The electromagnetic flanging of oblique hole-flanging parts is characterized by inhomogeneous deformation, which is closely related to the final forming quality of workpieces. In this work, the inhomogeneous deformation behaviors of a workpiece formed by electromagnetic flanging, whereby an initial blank made of annealed 2219 aluminum alloy with a circular precut hole is formed into an oblique hole-flanging part, are investigated and the influence mechanism is revealed by conducting numerical simulation. A comparison of the forming process for three typical radial deformation regions along the circumferential directions of 0°, 90°, and 180° is made.
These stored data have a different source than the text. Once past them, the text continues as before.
What follows belongs to an exercise in optimizing a design on an open flow for small area, a short achievable clock period and few clock cycles; a production flow would make more cautious choices. RTL that was checked went through simulation tests only; none was proved equivalent to the original.

==> flow/design.v (excerpt) <==
module mulApbChip (
	input logic clk,
	input logic arstN,
	input logic psel,
	input logic penable,
	input logic pwrite,
	input logic [7:0] paddr,
	input logic [31:0] pwdata,
	output logic [31:0] prdata,
	output logic pready,
	output logic pslverr
);
Size in the first run: roughly 1,300 cells after synthesis, roughly 230 flip-flops, roughly 79 I/O pins, ~16,000 sq um of cells after synthesis.
==> module prefixAdder, before the edit <==
module prefixAdder #(
	parameter int Width = mulPkg::OperandWidth
) (
	input logic [Width-1:0] a,
	input logic [Width-1:0] b,
	input logic cin,
	output logic [Width:0] sum
);
	localparam int Levels = $clog2(Width);
	logic [Width-1:0] p0;
	logic [Width-1:0] g [Levels+1];
	logic [Width-1:0] p [Levels+1];
	logic [Width:0] carry;
	for (genvar i = 0; i < Width; i++) begin : genBit
		xorKeep xorP_i (
			.a(a[i]),
			.b(b[i]),
			.y(p0[i])
		);
		xorKeep xorS_i (
			.a(p0[i]),
			.b(carry[i]),
			.y(sum[i])
		);
	end
	assign g[0] = (a & b) | {{(Width-1){1'b0}}, p0[0] & cin};
	assign p[0] = p0;
	for (genvar l = 1; l <= Levels; l++) begin : genLevel
		for (genvar i = 0; i < Width; i++) begin : genBit
			if (((i >> (l-1)) & 1) == 1) begin : genNode
				localparam int J = ((i >> (l-1)) << (l-1)) - 1;
				assign g[l][i] = g[l-1][i] | (p[l-1][i] & g[l-1][J]);
				assign p[l][i] = p[l-1][i] & p[l-1][J];
			end else begin : genPass
				assign g[l][i] = g[l-1][i];
				assign p[l][i] = p[l-1][i];
			end
		end
	end
	assign carry = {g[Levels], cin};
	assign sum[Width] = carry[Width];
endmodule
Context: an optimization exercise on an open-source flow, tuned for small area, a short achievable clock period and few clock cycles per item. The choices shown serve that exercise and are no tape-out recipe.

==> flow/design.v <==
module cordic_engine #(
  parameter int WIDTH       = 16,
  parameter int ANGLE_WIDTH = 16,
  parameter int STAGES      = 14,
  parameter int GUARD       = 2,
  parameter int TAG_WIDTH   = 8
) (
  input  logic                   clock,
  input  logic                   reset,
  input  logic                   in_valid,
  output logic                   in_ready,
  input  logic                   mode_in,
  input  logic signed [WIDTH-1:0] x_in,
  input  logic signed [WIDTH-1:0] y_in,
  input  logic [ANGLE_WIDTH-1:0] angle_in,
  input  logic [TAG_WIDTH-1:0]   tag_in,
  output logic                   out_valid,
  input  logic                   out_ready,
  output logic signed [WIDTH+1:0] x_out,
  output logic signed [WIDTH+1:0] y_out,
  output logic [ANGLE_WIDTH-1:0] angle_out,
  output logic                   mode_out,
  output logic [TAG_WIDTH-1:0]   tag_out
);
  localparam int IW = WIDTH + 2 + GUARD;
  localparam int AW = ANGLE_WIDTH;
  localparam int OW = WIDTH + 2;
  localparam int ADD  = 1;
  localparam int ADDZ = 1;
  localparam logic [AW-1:0] HALF = {1'b1, {(AW-1){1'b0}}};
  function automatic logic [AW-1:0] atan_lut(input int i);
    logic [32:0] a;
    logic [32:0] r;
    case (i)
      0:  a = 33'h20000000;
      1:  a = 33'h12E4051E;
      2:  a = 33'h09FB385B;
      3:  a = 33'h051111D4;
      4:  a = 33'h028B0D43;
      5:  a = 33'h0145D7E1;
      6:  a = 33'h00A2F61E;
      7:  a = 33'h00517C55;
      8:  a = 33'h0028BE53;
      9:  a = 33'h00145F2F;
      10: a = 33'h000A2F98;
      11: a = 33'h000517CC;
      12: a = 33'h00028BE6;
      13: a = 33'h000145F3;
      14: a = 33'h0000A2FA;
      15: a = 33'h0000517D;
      16: a = 33'h000028BE;
      17: a = 33'h0000145F;
      18: a = 33'h00000A30;
      19: a = 33'h00000518;
      20: a = 33'h0000028C;
      21: a = 33'h00000146;
      22: a = 33'h000000A3;
      23: a = 33'h00000051;
      24: a = 33'h00000029;
      25: a = 33'h00000014;
      26: a = 33'h0000000A;
      27: a = 33'h00000005;
      28: a = 33'h00000003;
      29: a = 33'h00000001;
      30: a = 33'h00000001;
      default: a = 33'h0;
    endcase
    r = (a + ((33'd1 << 32) >> (AW + 1))) >> (32 - AW);
    atan_lut = r[AW-1:0];
  endfunction
  function automatic int lo_bit(input int k);
    if (k <= 1)      lo_bit = GUARD;
    else if (k == 2) lo_bit = GUARD - 1;
    else             lo_bit = 0;
    if (lo_bit < 0) lo_bit = 0;
  endfunction
  function automatic int hi_bit(input int k);
    hi_bit = (k == 0) ? WIDTH + GUARD : IW - 1;
  endfunction
  logic en;                        
  logic v [0:STAGES];              
  assign out_valid = v[STAGES];
  assign en        = ~v[STAGES] | out_ready;
  assign in_ready  = en;
  logic signed [IW-1:0] xs [0:STAGES];
  logic signed [IW-1:0] ys [0:STAGES];
  logic [AW-1:0]        zs [0:STAGES];
  logic                 m  [0:STAGES];
  logic [TAG_WIDTH-1:0] ts [0:STAGES];
  logic                 ds [0:STAGES];     
  logic signed [IW-1:0] x_ext, y_ext, x_pre, y_pre;
  logic [AW-1:0]        z_pre;
  logic                 flip;
  always_comb begin
    x_ext = {{(IW-WIDTH){x_in[WIDTH-1]}}, x_in} <<< GUARD;
    y_ext = {{(IW-WIDTH){y_in[WIDTH-1]}}, y_in} <<< GUARD;
    flip  = mode_in ? x_in[WIDTH-1] : (angle_in[AW-1] ^ angle_in[AW-2]);
    x_pre = flip ? -x_ext : x_ext;
    y_pre = flip ? -y_ext : y_ext;
    if (mode_in) z_pre = flip ? HALF : '0;
    else         z_pre = flip ? angle_in + HALF : angle_in;
  end
  for (genvar k = 0; k <= STAGES; k++) begin : g_st
    localparam int LO = lo_bit(k);
    localparam int HI = hi_bit(k);
    logic signed [IW-1:0] xd, yd;    
    logic [AW-1:0]        zd;
    logic                 md;
    logic                 dd;
    logic [TAG_WIDTH-1:0] td;
    logic                 ld;        
    logic [HI:LO]         xr, yr;
    logic [AW-1:0]        zr;
    logic                 mr;
    logic                 dr;
    logic [TAG_WIDTH-1:0] tr;
    if (k == 0) begin : g_in
      assign xd = x_pre;
      assign yd = y_pre;
      assign zd = z_pre;
      assign md = mode_in;
      assign dd = mode_in ? ((|y_in) & (y_in[WIDTH-1] ^ x_in[WIDTH-1])) : ~angle_in[AW-2];
      assign td = tag_in;
      assign ld = en;
      always_ff @(posedge clock or posedge reset) begin
        if (reset) v[0] <= 1'b0;
        else if (en) v[0] <= in_valid;
      end
    end else begin : g_it
      localparam int I = k - 1;
      localparam logic [AW-1:0] ATAN = atan_lut(I);
      localparam logic [AW-1:0] NATAN = -atan_lut(I);
      logic signed [IW-1:0] xsh, ysh;
      logic [IW:0]          xa, ya;
      logic                 d;
      logic [AW-1:0]        zn;
      assign xsh = xs[k-1] >>> I;
      assign ysh = ys[k-1] >>> I;
      assign d   = ds[k-1];
      cordic_add #(.W(IW), .KIND(ADD)) u_x (.a(xs[k-1]), .b(ysh ^ {IW{d}}), .ci(d), .s(xa[IW:1]));
      cordic_add #(.W(IW), .KIND(ADD)) u_y (.a(ys[k-1]), .b(xsh ^ {IW{~d}}), .ci(~d), .s(ya[IW:1]));
      cordic_add #(.W(AW), .KIND(ADDZ)) u_z (.a(zs[k-1]), .b(d ? NATAN : ATAN), .ci(1'b0), .s(zn));
      assign xa[0] = 1'b0;
      assign ya[0] = 1'b0;
      assign xd = xa[IW:1];
      assign yd = ya[IW:1];
      assign zd = zn;
      assign md = m[k-1];
      assign dd = (k < STAGES) ? (m[k-1] ? ya[IW] : ~zn[AW-1]) : 1'b0;
      assign td = ts[k-1];
      assign ld = en;
      always_ff @(posedge clock or posedge reset) begin
        if (reset) v[k] <= 1'b0;
        else if (en) v[k] <= v[k-1];
      end
    end
    always_ff @(posedge clock) begin
      if (ld) begin
        xr <= xd[HI:LO];
        yr <= yd[HI:LO];
        zr <= zd;
        mr <= md;
        dr <= dd;
        tr <= td;
      end
    end
    assign xs[k] = {{(IW-1-HI){xr[HI]}}, xr, {LO{1'b0}}};
    assign ys[k] = {{(IW-1-HI){yr[HI]}}, yr, {LO{1'b0}}};
    assign zs[k] = zr;
    assign m[k]  = mr;
    assign ds[k] = dr;
    assign ts[k] = tr;
  end
  assign x_out     = xs[STAGES][IW-1:GUARD];
  assign y_out     = ys[STAGES][IW-1:GUARD];
  assign angle_out = zs[STAGES];
  assign mode_out  = m[STAGES];
  assign tag_out   = ts[STAGES];
endmodule
module cordic_add #(
  parameter int W    = 20,
  parameter int KIND = 1
) (
  input  logic [W-1:0] a,
  input  logic [W-1:0] b,
  input  logic         ci,
  output logic [W-1:0] s
);
  localparam int L = $clog2(W);
  if (KIND == 0) begin : g_op
    assign s = a + b + {{(W-1){1'b0}}, ci};
  end else if (KIND == 4) begin : g_rip
    logic [W:0] c;
    assign c[0] = ci;
    for (genvar i = 0; i < W; i++) begin : g_b
      assign s[i]   = a[i] ^ b[i] ^ c[i];
      assign c[i+1] = (a[i] & b[i]) | (c[i] & (a[i] ^ b[i]));
    end
  end else begin : g_pre
    logic [W-1:0] p, g;
    logic [W-1:0] gg [0:L];
    logic [W-1:0] pp [0:L];
    assign p = a ^ b;
    assign g = a & b;
    assign gg[0] = {g[W-1:1], g[0] | (p[0] & ci)};
    assign pp[0] = p;
    for (genvar l = 0; l < L; l++) begin : g_lv
      for (genvar i = 0; i < W; i++) begin : g_b
        localparam int SK = ((i >> l) << l) - 1;    
        localparam int KS = i - (1 << l);           
        localparam int BK = i - (1 << l);           
        if (KIND == 1 && ((i >> l) & 1)) begin : g_sk
          assign gg[l+1][i] = gg[l][i] | (pp[l][i] & gg[l][SK]);
          assign pp[l+1][i] = pp[l][i] & pp[l][SK];
        end else if (KIND == 2 && KS >= 0) begin : g_ks
          assign gg[l+1][i] = gg[l][i] | (pp[l][i] & gg[l][KS]);
          assign pp[l+1][i] = pp[l][i] & pp[l][KS];
        end else if (KIND == 3 && ((i + 1) % (2 << l)) == 0) begin : g_bk
          assign gg[l+1][i] = gg[l][i] | (pp[l][i] & gg[l][BK]);
          assign pp[l+1][i] = pp[l][i] & pp[l][BK];
        end else begin : g_pass
          assign gg[l+1][i] = gg[l][i];
          assign pp[l+1][i] = pp[l][i];
        end
      end
    end
    logic [W:0] c;
    assign c[0] = ci;
    if (KIND == 3) begin : g_bkdown
      logic [W-1:0] gd [0:L];
      assign gd[L] = gg[L];
      for (genvar l = L - 1; l >= 0; l--) begin : g_lv
        for (genvar i = 0; i < W; i++) begin : g_b
          localparam int J = i - (1 << l);
          if (J >= 0 && ((i + 1) % (1 << l)) == 0 && ((i + 1) % (2 << l)) != 0
              && ((J + 1) % (2 << l)) == 0) begin : g_f
            assign gd[l][i] = gd[l+1][i] | (pp[l][i] & gd[l+1][J]);
          end else begin : g_p
            assign gd[l][i] = gd[l+1][i];
          end
        end
      end
      assign c[W:1] = gd[0];
    end else begin : g_c
      assign c[W:1] = gg[L];
    end
    assign s = p ^ c[W-1:0];
  end
endmodule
The results show that during the electromagnetic forming (EMF) of the oblique hole-flanging parts, the deformation region along Path 90° deforms fastest and impacts the die first at the maximum velocity. The deformation region along Path 180° impacts earlier than that along Path 0°. The resulting flanging angle of the workpiece is lower than the target flanging angle with a maximum deviation of approximately 4.8°, and the forming height distributes as a wavy pattern along the circumference. In the EMF of oblique hole-flanging parts, the direct influence factors responsible for the inhomogeneous deformation behaviors of the workpiece include the deformation requirement, area of the deformation region, and electromagnetic force. The inhomogeneous deformation behaviors are essentially due to the uneven deformation requirement. The area of the deformation region is the most important factor influencing the inhomogeneous deformation behaviors, with the electromagnetic force having a significant influence as well. Based on the findings, process parameters can be optimized to control the inhomogeneous deformation behaviors and to realize the precision EMF for nonaxisymmetrical, irregular parts.